Data supplied
### config.mk
export PLATFORM = sky130hd
export DESIGN_NAME = afifo_burst_reader_flat
export DESIGN_NICKNAME = d
export VERILOG_FILES = /design/src/rtl/afifo_burst_reader_pkg.sv /design/src/rtl/afifo_burst_reader_if.sv /design/src/rtl/afifo_rd_skid.sv /design/src/rtl/afifo_burst_reader.sv /design/src/flat_wrapper.sv
export SDC_FILE = /design/constraint.sdc
export NUM_CORES = 1
export LEC_CHECK = 0
export BUFFER_PORTS_ARGS = -buffer_cell sky130_fd_sc_hd__buf_2
export CORE_MARGIN = 5
export CORE_UTILIZATION = 56
export DETAILED_ROUTE_END_ITERATION = 10
export HOLD_SLACK_MARGIN = 0.05
export PLACE_DENSITY_LB_ADDON = 0.25
export SLEW_MARGIN = 20
export SYNTH_ARGS = -nofsm -noshare
export SYNTH_HDL_FRONTEND = slang
export SYNTH_SLANG_ARGS = --single-unit
### constraint.sdc
create_clock -name rd_clk -period 4.4 [get_ports rd_clk]
set_input_delay 0.66 -clock rd_clk [delete_from_list [all_inputs] [get_ports rd_clk]]
set_output_delay 0.66 -clock rd_clk [all_outputs]
set_load 0.02 [all_outputs]
### src/rtl/afifo_burst_reader_pkg.sv
// Shared definitions for the async-FIFO burst reader.
//   rd_state_t : burst controller states (IDLE / BURST / DRAIN)
package afifo_burst_reader_pkg;

   typedef enum logic [1:0] {
      IDLE  = 2'd0,
      BURST = 2'd1,
      DRAIN = 2'd2
   } rd_state_t;

endpackage

### src/rtl/afifo_burst_reader_if.sv
// FIFO read port plus the outgoing valid/ready stream of the burst reader.
//   master : the burst reader (drives fifo_rd_en and the stream)
//   slave  : the FIFO/consumer side
//   fifo_empty, fifo_rd_data, fifo_rd_en : FIFO read port (RD_FAST mode)
//   out_valid, out_data, out_last, out_ready : output stream
interface afifo_burst_reader_if #(
   parameter int unsigned W = 8
);
   logic         fifo_empty;
   logic [W-1:0] fifo_rd_data;
   logic         fifo_rd_en;
   logic         out_valid;
   logic [W-1:0] out_data;
   logic         out_last;
   logic         out_ready;

   modport master (
      input  fifo_empty, fifo_rd_data, out_ready,
      output fifo_rd_en, out_valid, out_data, out_last
   );

   modport slave (
      output fifo_empty, fifo_rd_data, out_ready,
      input  fifo_rd_en, out_valid, out_data, out_last
   );
endinterface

What you need to do
Quote the data above verbatim from its first line to the line that includes "export SYNTH_HDL_FRONTEND = slang", with both boundary lines retained.

Solution below
### config.mk
export PLATFORM = sky130hd
export DESIGN_NAME = afifo_burst_reader_flat
export DESIGN_NICKNAME = d
export VERILOG_FILES = /design/src/rtl/afifo_burst_reader_pkg.sv /design/src/rtl/afifo_burst_reader_if.sv /design/src/rtl/afifo_rd_skid.sv /design/src/rtl/afifo_burst_reader.sv /design/src/flat_wrapper.sv
export SDC_FILE = /design/constraint.sdc
export NUM_CORES = 1
export LEC_CHECK = 0
export BUFFER_PORTS_ARGS = -buffer_cell sky130_fd_sc_hd__buf_2
export CORE_MARGIN = 5
export CORE_UTILIZATION = 56
export DETAILED_ROUTE_END_ITERATION = 10
export HOLD_SLACK_MARGIN = 0.05
export PLACE_DENSITY_LB_ADDON = 0.25
export SLEW_MARGIN = 20
export SYNTH_ARGS = -nofsm -noshare
export SYNTH_HDL_FRONTEND = slang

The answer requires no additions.